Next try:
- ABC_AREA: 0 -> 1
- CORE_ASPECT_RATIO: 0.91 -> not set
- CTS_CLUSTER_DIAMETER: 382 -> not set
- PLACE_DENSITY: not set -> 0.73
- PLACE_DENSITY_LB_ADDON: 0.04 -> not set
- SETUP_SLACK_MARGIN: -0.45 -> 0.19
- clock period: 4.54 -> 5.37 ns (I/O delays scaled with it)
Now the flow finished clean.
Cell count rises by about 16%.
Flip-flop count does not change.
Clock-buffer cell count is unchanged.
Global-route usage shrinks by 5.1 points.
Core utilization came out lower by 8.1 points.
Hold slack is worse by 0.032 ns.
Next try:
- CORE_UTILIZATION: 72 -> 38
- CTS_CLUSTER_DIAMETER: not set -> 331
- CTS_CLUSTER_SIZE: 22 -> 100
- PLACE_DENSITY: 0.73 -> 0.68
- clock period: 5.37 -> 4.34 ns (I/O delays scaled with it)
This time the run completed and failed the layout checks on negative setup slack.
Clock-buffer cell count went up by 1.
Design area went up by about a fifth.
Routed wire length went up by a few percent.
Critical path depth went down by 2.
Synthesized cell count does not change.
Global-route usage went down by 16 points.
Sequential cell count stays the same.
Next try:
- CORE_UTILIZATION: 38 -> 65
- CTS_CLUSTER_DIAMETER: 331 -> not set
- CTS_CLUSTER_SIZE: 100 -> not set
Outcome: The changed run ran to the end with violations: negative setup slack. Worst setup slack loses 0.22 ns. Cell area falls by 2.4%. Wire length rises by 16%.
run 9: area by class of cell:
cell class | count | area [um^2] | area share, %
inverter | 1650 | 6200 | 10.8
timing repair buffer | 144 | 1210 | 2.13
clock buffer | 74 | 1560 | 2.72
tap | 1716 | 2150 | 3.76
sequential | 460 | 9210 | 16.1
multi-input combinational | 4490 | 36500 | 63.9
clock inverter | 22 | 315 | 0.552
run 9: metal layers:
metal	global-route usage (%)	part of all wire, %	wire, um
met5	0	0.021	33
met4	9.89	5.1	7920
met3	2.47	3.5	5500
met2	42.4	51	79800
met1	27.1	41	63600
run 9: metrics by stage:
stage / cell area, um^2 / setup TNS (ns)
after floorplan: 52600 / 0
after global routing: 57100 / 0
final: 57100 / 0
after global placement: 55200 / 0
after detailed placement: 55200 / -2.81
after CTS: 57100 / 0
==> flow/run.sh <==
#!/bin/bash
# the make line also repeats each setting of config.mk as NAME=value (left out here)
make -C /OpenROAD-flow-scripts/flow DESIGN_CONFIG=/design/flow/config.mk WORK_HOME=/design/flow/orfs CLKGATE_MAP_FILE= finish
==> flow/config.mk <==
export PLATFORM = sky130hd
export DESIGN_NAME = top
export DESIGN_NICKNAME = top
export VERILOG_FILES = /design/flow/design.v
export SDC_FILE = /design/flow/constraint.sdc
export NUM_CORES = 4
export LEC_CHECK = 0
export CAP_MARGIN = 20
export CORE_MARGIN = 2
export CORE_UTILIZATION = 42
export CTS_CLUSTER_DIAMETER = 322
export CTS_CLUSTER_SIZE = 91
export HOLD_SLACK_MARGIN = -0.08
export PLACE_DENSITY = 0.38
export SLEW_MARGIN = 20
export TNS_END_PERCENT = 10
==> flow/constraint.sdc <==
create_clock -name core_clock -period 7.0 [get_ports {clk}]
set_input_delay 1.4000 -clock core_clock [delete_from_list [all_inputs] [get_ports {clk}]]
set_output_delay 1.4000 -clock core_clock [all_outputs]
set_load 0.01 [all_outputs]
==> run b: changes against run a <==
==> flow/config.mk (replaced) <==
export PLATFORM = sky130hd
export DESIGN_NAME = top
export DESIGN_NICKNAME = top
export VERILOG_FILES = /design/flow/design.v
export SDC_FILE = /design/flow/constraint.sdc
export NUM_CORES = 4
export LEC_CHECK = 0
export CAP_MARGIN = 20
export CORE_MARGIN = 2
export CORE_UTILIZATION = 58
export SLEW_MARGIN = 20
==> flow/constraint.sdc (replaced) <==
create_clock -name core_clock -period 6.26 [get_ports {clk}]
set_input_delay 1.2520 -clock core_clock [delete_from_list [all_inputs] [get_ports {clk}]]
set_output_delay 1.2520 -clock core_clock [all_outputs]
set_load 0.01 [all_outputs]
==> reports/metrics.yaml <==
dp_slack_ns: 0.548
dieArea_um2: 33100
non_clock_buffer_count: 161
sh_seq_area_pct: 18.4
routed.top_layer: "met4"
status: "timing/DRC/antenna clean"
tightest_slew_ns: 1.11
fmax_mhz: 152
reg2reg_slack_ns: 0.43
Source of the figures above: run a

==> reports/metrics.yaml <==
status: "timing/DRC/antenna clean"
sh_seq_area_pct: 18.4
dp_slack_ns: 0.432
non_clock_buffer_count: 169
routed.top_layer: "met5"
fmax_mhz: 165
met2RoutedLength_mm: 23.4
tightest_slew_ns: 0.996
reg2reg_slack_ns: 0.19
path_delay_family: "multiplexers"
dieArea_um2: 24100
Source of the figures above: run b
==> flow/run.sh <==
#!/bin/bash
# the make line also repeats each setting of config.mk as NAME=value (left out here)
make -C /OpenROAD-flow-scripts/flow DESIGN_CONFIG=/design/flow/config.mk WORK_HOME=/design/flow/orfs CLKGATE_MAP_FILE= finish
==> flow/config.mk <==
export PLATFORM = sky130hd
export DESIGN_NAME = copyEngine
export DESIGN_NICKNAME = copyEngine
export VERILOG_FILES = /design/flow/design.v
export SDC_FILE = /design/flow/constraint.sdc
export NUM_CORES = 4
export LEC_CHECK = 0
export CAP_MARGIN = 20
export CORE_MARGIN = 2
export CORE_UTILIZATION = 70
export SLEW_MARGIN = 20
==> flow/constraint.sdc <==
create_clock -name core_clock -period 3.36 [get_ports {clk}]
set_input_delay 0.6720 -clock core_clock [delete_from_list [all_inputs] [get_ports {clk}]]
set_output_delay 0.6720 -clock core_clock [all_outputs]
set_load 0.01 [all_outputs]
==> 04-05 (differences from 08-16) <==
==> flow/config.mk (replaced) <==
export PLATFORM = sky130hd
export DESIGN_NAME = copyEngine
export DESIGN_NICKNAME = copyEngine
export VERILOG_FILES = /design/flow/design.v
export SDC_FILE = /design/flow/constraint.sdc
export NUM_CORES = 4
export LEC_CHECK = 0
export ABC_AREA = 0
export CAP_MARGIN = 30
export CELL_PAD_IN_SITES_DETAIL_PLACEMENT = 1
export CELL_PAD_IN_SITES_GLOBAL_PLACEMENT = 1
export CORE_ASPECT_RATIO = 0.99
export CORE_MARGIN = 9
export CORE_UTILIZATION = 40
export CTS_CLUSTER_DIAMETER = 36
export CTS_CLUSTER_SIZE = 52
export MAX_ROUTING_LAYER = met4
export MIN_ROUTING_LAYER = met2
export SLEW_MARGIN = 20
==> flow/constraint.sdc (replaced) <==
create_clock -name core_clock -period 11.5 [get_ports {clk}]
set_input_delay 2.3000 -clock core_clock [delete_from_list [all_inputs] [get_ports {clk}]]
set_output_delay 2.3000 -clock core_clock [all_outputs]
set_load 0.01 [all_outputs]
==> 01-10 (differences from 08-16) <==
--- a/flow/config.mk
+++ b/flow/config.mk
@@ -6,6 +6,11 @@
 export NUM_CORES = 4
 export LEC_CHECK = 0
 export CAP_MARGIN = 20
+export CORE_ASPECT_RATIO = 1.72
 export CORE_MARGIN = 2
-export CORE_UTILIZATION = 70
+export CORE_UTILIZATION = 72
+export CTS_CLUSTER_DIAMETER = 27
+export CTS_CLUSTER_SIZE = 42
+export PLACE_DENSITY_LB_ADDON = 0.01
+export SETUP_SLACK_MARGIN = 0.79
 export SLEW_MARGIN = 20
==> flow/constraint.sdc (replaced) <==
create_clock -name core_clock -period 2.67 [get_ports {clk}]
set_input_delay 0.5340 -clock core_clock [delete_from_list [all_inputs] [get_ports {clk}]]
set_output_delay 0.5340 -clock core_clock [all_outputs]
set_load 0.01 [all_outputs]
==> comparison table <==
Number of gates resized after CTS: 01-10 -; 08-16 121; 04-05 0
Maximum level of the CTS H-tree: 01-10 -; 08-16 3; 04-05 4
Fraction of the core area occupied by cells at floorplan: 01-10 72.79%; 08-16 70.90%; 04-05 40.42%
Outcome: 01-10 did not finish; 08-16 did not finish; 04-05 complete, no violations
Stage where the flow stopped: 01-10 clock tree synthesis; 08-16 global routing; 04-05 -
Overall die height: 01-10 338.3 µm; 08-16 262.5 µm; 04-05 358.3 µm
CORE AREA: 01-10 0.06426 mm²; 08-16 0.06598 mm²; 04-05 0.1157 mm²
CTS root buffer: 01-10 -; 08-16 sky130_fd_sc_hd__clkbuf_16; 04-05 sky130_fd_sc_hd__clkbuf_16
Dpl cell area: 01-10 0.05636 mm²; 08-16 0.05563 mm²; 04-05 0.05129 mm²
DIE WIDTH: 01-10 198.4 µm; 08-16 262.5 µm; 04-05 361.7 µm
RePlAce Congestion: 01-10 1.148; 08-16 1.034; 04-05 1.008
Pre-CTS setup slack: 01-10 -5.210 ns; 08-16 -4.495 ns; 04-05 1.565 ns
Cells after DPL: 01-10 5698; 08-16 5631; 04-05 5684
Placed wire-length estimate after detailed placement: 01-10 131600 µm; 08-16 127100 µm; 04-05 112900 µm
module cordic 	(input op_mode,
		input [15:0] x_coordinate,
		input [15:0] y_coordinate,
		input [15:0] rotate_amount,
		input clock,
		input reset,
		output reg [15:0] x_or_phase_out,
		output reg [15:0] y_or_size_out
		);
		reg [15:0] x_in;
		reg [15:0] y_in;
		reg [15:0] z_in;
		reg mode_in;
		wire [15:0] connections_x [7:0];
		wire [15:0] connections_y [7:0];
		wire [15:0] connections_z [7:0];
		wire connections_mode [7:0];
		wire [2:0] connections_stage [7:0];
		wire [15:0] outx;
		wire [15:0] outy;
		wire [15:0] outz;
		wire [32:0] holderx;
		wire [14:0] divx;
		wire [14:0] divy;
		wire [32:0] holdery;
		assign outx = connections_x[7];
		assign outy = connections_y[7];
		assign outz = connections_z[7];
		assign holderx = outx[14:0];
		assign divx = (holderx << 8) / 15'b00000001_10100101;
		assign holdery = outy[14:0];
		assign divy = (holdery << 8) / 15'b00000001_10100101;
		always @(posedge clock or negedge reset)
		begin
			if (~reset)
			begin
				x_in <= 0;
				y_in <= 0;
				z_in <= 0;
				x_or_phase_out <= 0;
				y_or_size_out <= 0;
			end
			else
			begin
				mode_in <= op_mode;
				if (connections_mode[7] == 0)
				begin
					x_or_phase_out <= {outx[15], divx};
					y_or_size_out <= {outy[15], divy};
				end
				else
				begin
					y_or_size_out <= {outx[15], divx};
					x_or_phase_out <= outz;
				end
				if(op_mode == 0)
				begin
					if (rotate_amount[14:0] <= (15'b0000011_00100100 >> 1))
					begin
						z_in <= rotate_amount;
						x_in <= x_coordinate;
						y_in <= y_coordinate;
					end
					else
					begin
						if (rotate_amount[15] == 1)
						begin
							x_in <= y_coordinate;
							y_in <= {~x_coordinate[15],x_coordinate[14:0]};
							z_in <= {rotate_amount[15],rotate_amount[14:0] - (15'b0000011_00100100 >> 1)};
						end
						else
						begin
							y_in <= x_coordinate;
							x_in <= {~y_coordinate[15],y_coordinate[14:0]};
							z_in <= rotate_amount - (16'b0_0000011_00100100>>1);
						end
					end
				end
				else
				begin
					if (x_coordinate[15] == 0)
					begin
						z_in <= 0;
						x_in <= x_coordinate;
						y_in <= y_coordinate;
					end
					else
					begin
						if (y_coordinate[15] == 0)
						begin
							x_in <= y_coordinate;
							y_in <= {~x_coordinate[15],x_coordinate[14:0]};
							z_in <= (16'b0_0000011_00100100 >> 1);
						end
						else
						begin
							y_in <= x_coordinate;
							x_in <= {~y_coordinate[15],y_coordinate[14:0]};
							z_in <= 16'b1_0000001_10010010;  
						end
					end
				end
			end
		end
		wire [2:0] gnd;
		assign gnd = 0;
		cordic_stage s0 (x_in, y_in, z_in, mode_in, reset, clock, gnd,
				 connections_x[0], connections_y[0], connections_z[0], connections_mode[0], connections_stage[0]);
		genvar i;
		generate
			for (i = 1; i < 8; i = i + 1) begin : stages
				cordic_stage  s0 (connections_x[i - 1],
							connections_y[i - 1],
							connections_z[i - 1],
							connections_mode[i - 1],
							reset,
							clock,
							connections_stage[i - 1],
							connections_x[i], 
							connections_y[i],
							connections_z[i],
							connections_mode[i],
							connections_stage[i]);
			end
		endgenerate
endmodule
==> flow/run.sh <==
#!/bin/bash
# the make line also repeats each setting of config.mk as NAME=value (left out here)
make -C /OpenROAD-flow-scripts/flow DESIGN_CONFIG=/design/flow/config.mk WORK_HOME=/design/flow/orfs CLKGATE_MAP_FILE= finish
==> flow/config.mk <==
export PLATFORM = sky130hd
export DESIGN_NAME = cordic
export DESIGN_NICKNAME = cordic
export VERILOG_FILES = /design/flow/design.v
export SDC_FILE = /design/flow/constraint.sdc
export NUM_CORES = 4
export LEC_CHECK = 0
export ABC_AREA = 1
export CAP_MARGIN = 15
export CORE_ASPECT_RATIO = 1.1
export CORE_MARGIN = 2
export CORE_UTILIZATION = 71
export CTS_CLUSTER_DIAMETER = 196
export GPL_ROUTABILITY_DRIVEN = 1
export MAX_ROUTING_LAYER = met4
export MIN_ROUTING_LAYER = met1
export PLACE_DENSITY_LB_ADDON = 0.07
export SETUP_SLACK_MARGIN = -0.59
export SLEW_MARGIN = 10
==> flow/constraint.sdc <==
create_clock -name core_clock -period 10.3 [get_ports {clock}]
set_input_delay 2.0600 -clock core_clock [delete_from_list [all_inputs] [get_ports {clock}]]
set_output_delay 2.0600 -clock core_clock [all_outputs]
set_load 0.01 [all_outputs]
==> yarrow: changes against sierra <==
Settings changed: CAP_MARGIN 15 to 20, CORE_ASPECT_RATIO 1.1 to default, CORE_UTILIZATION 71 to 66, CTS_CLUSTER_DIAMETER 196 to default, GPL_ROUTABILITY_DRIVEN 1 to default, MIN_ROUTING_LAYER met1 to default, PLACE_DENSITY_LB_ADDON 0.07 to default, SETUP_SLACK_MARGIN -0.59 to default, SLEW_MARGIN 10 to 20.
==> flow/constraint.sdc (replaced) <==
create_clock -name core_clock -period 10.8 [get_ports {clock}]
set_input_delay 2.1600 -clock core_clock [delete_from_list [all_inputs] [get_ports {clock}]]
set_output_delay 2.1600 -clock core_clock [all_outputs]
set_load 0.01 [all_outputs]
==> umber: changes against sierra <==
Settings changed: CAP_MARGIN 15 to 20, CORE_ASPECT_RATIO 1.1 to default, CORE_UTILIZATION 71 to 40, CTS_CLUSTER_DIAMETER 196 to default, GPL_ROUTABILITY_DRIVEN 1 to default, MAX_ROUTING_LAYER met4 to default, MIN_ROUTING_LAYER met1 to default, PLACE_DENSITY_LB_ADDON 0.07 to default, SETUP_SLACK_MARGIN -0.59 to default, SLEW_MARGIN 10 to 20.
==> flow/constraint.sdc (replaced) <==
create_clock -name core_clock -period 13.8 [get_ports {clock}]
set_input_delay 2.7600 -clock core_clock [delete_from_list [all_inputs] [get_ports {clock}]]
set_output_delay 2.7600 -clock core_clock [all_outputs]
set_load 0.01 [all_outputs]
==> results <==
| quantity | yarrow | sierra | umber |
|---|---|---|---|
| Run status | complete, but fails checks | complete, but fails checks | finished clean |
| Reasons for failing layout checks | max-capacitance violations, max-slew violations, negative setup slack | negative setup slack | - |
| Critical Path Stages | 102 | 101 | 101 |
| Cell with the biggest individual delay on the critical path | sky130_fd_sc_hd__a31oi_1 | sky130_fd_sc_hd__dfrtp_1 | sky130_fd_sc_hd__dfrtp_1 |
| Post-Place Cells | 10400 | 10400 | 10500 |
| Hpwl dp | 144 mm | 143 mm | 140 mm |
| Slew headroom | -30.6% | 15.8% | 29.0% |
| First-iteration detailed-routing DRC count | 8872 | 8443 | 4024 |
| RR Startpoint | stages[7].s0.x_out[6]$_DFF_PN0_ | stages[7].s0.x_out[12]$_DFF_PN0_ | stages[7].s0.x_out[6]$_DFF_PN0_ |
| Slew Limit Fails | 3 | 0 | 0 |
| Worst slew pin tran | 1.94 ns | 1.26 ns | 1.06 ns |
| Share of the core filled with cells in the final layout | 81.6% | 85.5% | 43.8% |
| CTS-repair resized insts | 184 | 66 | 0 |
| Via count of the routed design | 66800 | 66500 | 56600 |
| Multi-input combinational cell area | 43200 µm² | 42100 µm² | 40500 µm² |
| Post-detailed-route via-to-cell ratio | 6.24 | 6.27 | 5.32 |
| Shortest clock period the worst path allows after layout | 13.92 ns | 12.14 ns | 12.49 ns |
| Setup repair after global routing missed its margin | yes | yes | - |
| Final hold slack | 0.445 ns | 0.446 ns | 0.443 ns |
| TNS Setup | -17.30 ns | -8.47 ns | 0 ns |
wip/quartz:
==> flow/design.v (excerpt) <==
module chipmunk
	#(parameter addrSize = 12)
	(input clk,
	 input reset,
	 input [addrSize-1:0] startPC,
	 input [7:0] dataBus,
	 output [7:0] dataBusWrite,
	 output reg [addrSize-1:0] addrBus,
	 output weMem,
	 output done);
For scale: ~1500 cells after synthesis, about 100 flip-flops, roughly 10000 sq um of cells after synthesis.
Settings: LEC_CHECK=0, ABC_AREA=1, CAP_MARGIN=20, CORE_MARGIN=2, CORE_UTILIZATION=24, CTS_CLUSTER_DIAMETER=44, CTS_CLUSTER_SIZE=73, HOLD_SLACK_MARGIN=0.1, MAX_ROUTING_LAYER=met4, PLACE_DENSITY_LB_ADDON=0.14, SETUP_SLACK_MARGIN=1.11, SLEW_MARGIN=40; clock period 5.09 ns.
run.sh (not shown) runs the stock make flow with config.mk's settings and CLKGATE_MAP_FILE=.
wip/quartz was carried through to the last stage, and its layout satisfied the timing, design-rule and antenna checks.
--- input diff wip/quartz..wip/violet ---
Settings: SETUP_SLACK_MARGIN no longer set, was 1.11; CTS_CLUSTER_DIAMETER no longer set, was 44; CORE_UTILIZATION now 65, was 24; SLEW_MARGIN now 20, was 40; MAX_ROUTING_LAYER no longer set, was met4; HOLD_SLACK_MARGIN no longer set, was 0.1; PLACE_DENSITY_LB_ADDON no longer set, was 0.14; the clock period (ns, I/O delays scaled along) now 3.68, was 5.09.
Notes after the runs:
| wip/violet | all stages done | FAIL | setup timing |
Max net switching power across wip/violet and wip/quartz: wip/violet
wip/quartz vs wip/violet, type of the worst setup path: reg -> out vs reg -> reg
Compare wip/violet and wip/quartz | clock power higher: wip/violet
[compare] base=wip/quartz new=wip/violet: total power has increased; worst clock skew has remained practically unchanged.
Re final count of negative-setup-slack endpoints: wip/violet and wip/quartz aren't equal, and the lower value belongs to wip/quartz.
Modified inputs, wip/maple compared to wip/violet
Settings: CTS_CLUSTER_SIZE no longer set, was 73; ABC_AREA no longer set, was 1; the clock period (ns, I/O delays scaled along) now 3.87, was 3.68.
==> results <==
The flow for wip/maple finished, though final verification flagged setup timing.
Ran to the end and failed final checks on setup timing: wip/violet.
On wip/maple: shortest period the worst path allows is 0.67 ns higher than what wip/violet gave.
For routed wire length, wip/violet and wip/maple come out practically identical.
Compared with wip/violet, wip/maple shows a lower number of signal-net inverters in the final layout.
Comparing the two runs side by side, wip/maple comes out behind wip/violet on mapped cell area.
Going from wip/violet to wip/maple, combinational power grows by 18%.
Taking wip/violet as the reference, in wip/maple critical path depth shrank by 6, max-slew headroom at the worst pin lost 22 points, final cell area excluding filler cells now sits higher, length in cells of the worst reg-to-reg path now smaller.
Inputs modified between wip/maple and wip/nickel:
Settings: the clock period (ns, I/O delays scaled along): 3.87 -> 3.95.
## What came out
wip/nickel completed end to end; final checks failed (setup timing). Against wip/maple, cell area in wip/nickel came out better. Switching power went down by more than 10% going from wip/maple to wip/nickel. In the flow results for wip/maple and wip/nickel, the global-route wire length before repair is smaller on wip/nickel. wip/nickel vs wip/maple — tally of non-filler cells in the final layout dropped slightly. Worst setup slack in wip/nickel is 0.19 ns above wip/maple. [compare] base=wip/maple new=wip/nickel: total cell area reported by yosys after synthesis flat, power shows a reduction of 8.8%, non-clock buffer count has decreased, sequential power about even.
Here is what was changed in the inputs of wip/garnet compared with wip/nickel.
Settings: GPL_ROUTABILITY_DRIVEN: unset -> 0; CORE_UTILIZATION: 65 -> 40; CELL_PAD_IN_SITES_GLOBAL_PLACEMENT: unset -> 3; the clock period (ns, I/O delays scaled along): 3.95 -> 5.0.
[summary]
- wip/garnet reached the final stage; the timing, design-rule and antenna checks on its layout passed.
- Taking wip/garnet over wip/nickel, the number of cell rows ratio works out to 1.3.
- wip/garnet against wip/nickel: average wire per standard cell now sits higher, total power fell by 1.1 mW.
[inputs] wip/delta vs wip/garnet
Settings: removing CELL_PAD_IN_SITES_GLOBAL_PLACEMENT (formerly 3); setting ABC_AREA to 1 for the first time; setting CTS_CLUSTER_SIZE to 97 for the first time; changing CORE_UTILIZATION from 40 to 47; setting PLACE_DENSITY to 0.8 for the first time; changing CAP_MARGIN from 20 to 0; removing GPL_ROUTABILITY_DRIVEN (formerly 0); setting CTS_CLUSTER_DIAMETER to 262 for the first time; setting TNS_END_PERCENT to 15 for the first time.
--- outcome ---
Delta (wip/delta minus wip/garnet): sequential share of layout area increased 1.1 points; share of final layout cell area taken by clock buffers and inverters held steady; time the final worst path needs with I/O delays and setup has decreased.
zFlagReg as the capturing instance or port of the critical path was reported by wip/garnet, and yReg[6] by wip/delta.
wip/delta vs wip/garnet, count of buffering cells on the critical path with inverters included went up by 1.
Per the comparison of wip/delta with wip/garnet, via count of the first global-routing pass went up, wire length on met2 went down 3700 microns, number of placed instances with taps included rose by 13%.
Changes observed in wip/delta relative to wip/garnet: slack of the critical path now larger, power in the clock group now smaller.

#####

### What to do
Go through the listing above and write out exactly the lines starting with the one holding "export CAP_MARGIN = 15" and running through the one holding "export SETUP_SLACK_MARGIN = -0.59", ends included, and no others.

### Exercise answer
export CAP_MARGIN = 15
export CORE_ASPECT_RATIO = 1.1
export CORE_MARGIN = 2
export CORE_UTILIZATION = 71
export CTS_CLUSTER_DIAMETER = 196
export GPL_ROUTABILITY_DRIVEN = 1
export MAX_ROUTING_LAYER = met4
export MIN_ROUTING_LAYER = met1
export PLACE_DENSITY_LB_ADDON = 0.07
export SETUP_SLACK_MARGIN = -0.59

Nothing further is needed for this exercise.